During a recent discussion of narcissism on the TV program “The View,” Rosie O’Donnell was told that the condition is “a mental disorder in which people have an inflated sense of self and their own importance and a deep need for admiration.” She replied, “That’s every celebrity I know, including me!”
That’s great candor from an entertaining lady. We might practice candor, too, by expanding our understanding of mental disorders to include the problem of greed. Both narcissism and greed produce personal and national self-sabotage.
Greed is a factor in the well-documented growing concentration of wealth in the United States. The super-rich claim to deserve their wealth, but it’s likely that greed – not wisdom or common sense much less the common good – was a factor in the creation over the past decades of a “financialized” economy that unduly tilts the playing field in favor of those with the most capital to speculate.
Yet people don’t have to be rich to have the disorder; greed about money is all it takes. As a psychiatric diagnosis, it could be called the Great Gatsby Syndrome or, better yet, Wealth Accumulation Disorder.
Both narcissism and greed have their roots in profound self-doubt. Narcissism is self-aggrandizement of the emotional kind, while greed is self-aggrandizement of the materialistic kind. Narcissism (when it occurs as pervasive grandiosity) is listed as a mental disorder in psychiatry’s diagnostic manual. Why not greed?

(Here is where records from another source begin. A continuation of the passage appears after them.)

<file path="src/rtl/uart_boot_loader.sv">
// UART program loader: receives an 8N1 image (count, words, optional checksum) and writes it into
// instruction memory while holding the core in reset. Define BOOT_CHECKSUM_EN to require a trailing XOR byte.
module uart_boot_loader #(
  parameter int CLKS_PER_BIT = 16,
  parameter int ADDR_WIDTH   = 10
) (
  input  logic        clock,
  input  logic        reset,
  input  logic        rx,
  output logic        imem_we,
  output logic [31:0] imem_addr,
  output logic [31:0] imem_data,
  output logic        cpu_reset,
  output logic        busy,
  output logic        done,
  output logic        error
);

  localparam int CW = $clog2(CLKS_PER_BIT);
  localparam logic [CW-1:0] BIT_LAST  = CW'(CLKS_PER_BIT - 1);
  localparam logic [CW-1:0] HALF_LAST = CW'(CLKS_PER_BIT / 2 - 1);
  localparam logic [32:0]   MAX_WORDS = 33'd1 << ADDR_WIDTH;

  typedef enum logic [1:0] {RX_IDLE, RX_START, RX_DATA, RX_STOP} rx_state_t;

  typedef enum logic [2:0] {
    LD_COUNT,
    LD_DATA,
`ifdef BOOT_CHECKSUM_EN
    LD_CHECK,
`endif
    LD_DONE,
    LD_ERROR
  } ld_state_t;

  // The state entered once the last word (or an empty count) has been consumed.
`ifdef BOOT_CHECKSUM_EN
  localparam ld_state_t LD_FINISH = LD_CHECK;
`else
  localparam ld_state_t LD_FINISH = LD_DONE;
`endif

  logic rx_meta_q, rx_meta_d;
  logic rx_sync_q, rx_sync_d;
  logic rx_prev_q, rx_prev_d;

  rx_state_t       rx_state_q, rx_state_d;
  logic [CW-1:0]   cnt_q, cnt_d;
  logic [2:0]      bit_idx_q, bit_idx_d;
  logic [7:0]      shift_q, shift_d;
  logic            byte_valid;
  logic            frame_err;

  ld_state_t             ld_state_q, ld_state_d;
  logic [1:0]            byte_cnt_q, byte_cnt_d;
  logic [31:0]           asm_q, asm_d;
  logic [31:0]           count_q, count_d;
  logic [ADDR_WIDTH-1:0] word_idx_q, word_idx_d;
  logic                  last_word;
  logic                  imem_we_q, imem_we_d;
  logic [31:0]           imem_addr_q, imem_addr_d;
  logic [31:0]           imem_data_q, imem_data_d;
  logic                  cpu_reset_q, cpu_reset_d;
  logic                  busy_q, busy_d;
  logic                  done_q, done_d;
  logic                  error_q, error_d;
`ifdef BOOT_CHECKSUM_EN
  logic [7:0]            csum_q, csum_d;
`endif

  // Synchronizer plus one extra stage so a falling edge is seen the first cycle rx_sync_q goes low.
  always_comb begin
    rx_meta_d = rx;
    rx_sync_d = rx_meta_q;
    rx_prev_d = rx_sync_q;
  end

  always_comb begin
    rx_state_d = rx_state_q;
    cnt_d      = cnt_q;
    bit_idx_d  = bit_idx_q;
    shift_d    = shift_q;
    byte_valid = 1'b0;
    frame_err  = 1'b0;
    case (rx_state_q)
      RX_IDLE: begin
        if (rx_prev_q && !rx_sync_q) begin
          rx_state_d = RX_START;
          cnt_d      = '0;
        end
      end
      RX_START: begin
        if (cnt_q == HALF_LAST) begin
          cnt_d      = '0;
          bit_idx_d  = 3'd0;
          rx_state_d = rx_sync_q ? RX_IDLE : RX_DATA;
        end else begin
          cnt_d = cnt_q + CW'(1);
        end
      end
      RX_DATA: begin
        if (cnt_q == BIT_LAST) begin
          cnt_d     = '0;
          shift_d   = {rx_sync_q, shift_q[7:1]};
          bit_idx_d = bit_idx_q + 3'd1;
          if (bit_idx_q == 3'd7) rx_state_d = RX_STOP;
        end else begin
          cnt_d = cnt_q + CW'(1);
        end
      end
      RX_STOP: begin
        if (cnt_q == BIT_LAST) begin
          cnt_d      = '0;
          rx_state_d = RX_IDLE;
          byte_valid = rx_sync_q;
          frame_err  = !rx_sync_q;
        end else begin
          cnt_d = cnt_q + CW'(1);
        end
      end
      default: rx_state_d = RX_IDLE;
    endcase
  end

  assign last_word = (32'(word_idx_q) == count_q - 32'd1);

  always_comb begin
    ld_state_d  = ld_state_q;
    byte_cnt_d  = byte_cnt_q;
    asm_d       = asm_q;
    count_d     = count_q;
    word_idx_d  = word_idx_q;
    imem_we_d   = 1'b0;
    imem_addr_d = imem_addr_q;
    imem_data_d = imem_data_q;
    cpu_reset_d = cpu_reset_q;
    busy_d      = busy_q;
    done_d      = done_q;
    error_d     = error_q;
`ifdef BOOT_CHECKSUM_EN
    csum_d      = csum_q;
`endif
    case (ld_state_q)
      LD_COUNT: begin
        if (frame_err) begin
          ld_state_d = LD_ERROR;
          error_d    = 1'b1;
          busy_d     = 1'b0;
        end else if (byte_valid) begin
          busy_d     = 1'b1;
          asm_d      = {shift_q, asm_q[31:8]};
          byte_cnt_d = byte_cnt_q + 2'd1;
          if (byte_cnt_q == 2'd3) begin
            count_d = asm_d;
            if ({1'b0, asm_d} > MAX_WORDS) begin
              ld_state_d = LD_ERROR;
              error_d    = 1'b1;
              busy_d     = 1'b0;
            end else if (asm_d == 32'd0) begin
              ld_state_d = LD_FINISH;
            end else begin
              ld_state_d = LD_DATA;
            end
          end
        end
      end
      LD_DATA: begin
        if (frame_err) begin
          ld_state_d = LD_ERROR;
          error_d    = 1'b1;
          busy_d     = 1'b0;
        end else if (byte_valid) begin
          asm_d      = {shift_q, asm_q[31:8]};
          byte_cnt_d = byte_cnt_q + 2'd1;
`ifdef BOOT_CHECKSUM_EN
          csum_d     = csum_q ^ shift_q;
`endif
          if (byte_cnt_q == 2'd3) begin
            imem_we_d   = 1'b1;
            imem_addr_d = 32'(word_idx_q) << 2;
            imem_data_d = asm_d;
            word_idx_d  = word_idx_q + ADDR_WIDTH'(1);
            if (last_word) ld_state_d = LD_FINISH;
          end
        end
      end
`ifdef BOOT_CHECKSUM_EN
      LD_CHECK: begin
        if (frame_err || (byte_valid && shift_q != csum_q)) begin
          ld_state_d = LD_ERROR;
          error_d    = 1'b1;
          busy_d     = 1'b0;
        end else if (byte_valid) begin
          ld_state_d = LD_DONE;
        end
      end
`endif
      // Completion flags are raised one cycle after entering DONE, i.e. after the final write.
      LD_DONE: begin
        busy_d      = 1'b0;
        done_d      = 1'b1;
        cpu_reset_d = 1'b0;
      end
      LD_ERROR: begin
        busy_d = 1'b0;
      end
      default: ld_state_d = LD_ERROR;
    endcase
  end

  always_ff @(posedge clock) begin
    if (reset) begin
      rx_meta_q   <= 1'b1;
      rx_sync_q   <= 1'b1;
      rx_prev_q   <= 1'b1;
      rx_state_q  <= RX_IDLE;
      cnt_q       <= '0;
      bit_idx_q   <= 3'd0;
      shift_q     <= 8'd0;
      ld_state_q  <= LD_COUNT;
      byte_cnt_q  <= 2'd0;
      asm_q       <= 32'd0;
      count_q     <= 32'd0;
      word_idx_q  <= '0;
      imem_we_q   <= 1'b0;
      imem_addr_q <= 32'd0;
      imem_data_q <= 32'd0;
      cpu_reset_q <= 1'b1;
      busy_q      <= 1'b0;
      done_q      <= 1'b0;
      error_q     <= 1'b0;
`ifdef BOOT_CHECKSUM_EN
      csum_q      <= 8'd0;
`endif
    end else begin
      rx_meta_q   <= rx_meta_d;
      rx_sync_q   <= rx_sync_d;
      rx_prev_q   <= rx_prev_d;
      rx_state_q  <= rx_state_d;
      cnt_q       <= cnt_d;
      bit_idx_q   <= bit_idx_d;
      shift_q     <= shift_d;
      ld_state_q  <= ld_state_d;
      byte_cnt_q  <= byte_cnt_d;
      asm_q       <= asm_d;
      count_q     <= count_d;
      word_idx_q  <= word_idx_d;
      imem_we_q   <= imem_we_d;
      imem_addr_q <= imem_addr_d;
      imem_data_q <= imem_data_d;
      cpu_reset_q <= cpu_reset_d;
      busy_q      <= busy_d;
      done_q      <= done_d;
      error_q     <= error_d;
`ifdef BOOT_CHECKSUM_EN
      csum_q      <= csum_d;
`endif
    end
  end

  assign imem_we   = imem_we_q;
  assign imem_addr = imem_addr_q;
  assign imem_data = imem_data_q;
  assign cpu_reset = cpu_reset_q;
  assign busy      = busy_q;
  assign done      = done_q;
  assign error     = error_q;

endmodule

</file>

Narcissism and greed have other aspects in common. They both arise as disorders in people who, in their unconscious mind, are aligned with the conviction that they’re lacking in importance, significance, or value. Such people have difficulty feeling or accessing their own essential value. Instead, a deep negative sense of self contaminates their emotional life, and they resonate or identify with this inner default position.
Narcissists deny or cover up inner truth by believing, as they shower themselves in self-admiration, that they truly want admiration from others. Greedy individuals, meanwhile, believe they really want to feel value and worthiness, yet they go chasing after an illusion of value – materialistic self-aggrandizement –that can only deepen self-alienation.
All of us experience self-alienation at times. Consciously, we all want to feel that we’re important and that we have value. On an unconscious level, though, many of us still identify with ourselves through painful self-doubt, emptiness, powerlessness, and unworthiness. Through resistance and denial, we can stubbornly hold on to this old painful sense of self. The dark secret we refuse to acknowledge is our unconscious determination to continue to live through this familiar old identification. Many of us refuse to “die” to this identification and be reborn with a fresh, renewed consciousness. Wealth and fame don’t alter this inner situation.
Many painful afflictions are symptoms of our self-doubt, including vanity, anxiety, depression, indecision, confusion, and loneliness. What’s especially troubling for us, individually and for society, is the lack of understanding we bring to the problem.
A defense is employed to cover up one’s inner determination to hold on to an old identification rooted in self-alienation: “I’m not interested in feeling devalued or unworthy. Look at how much I give value to myself (through narcissism or through wealth). Look at how good I feel when I give myself this value or sense of importance. That proves I’m not at all interested in feeling unworthy.” This defense is a lie such people tell themselves, and it only makes them more desperate for wealth or recognition.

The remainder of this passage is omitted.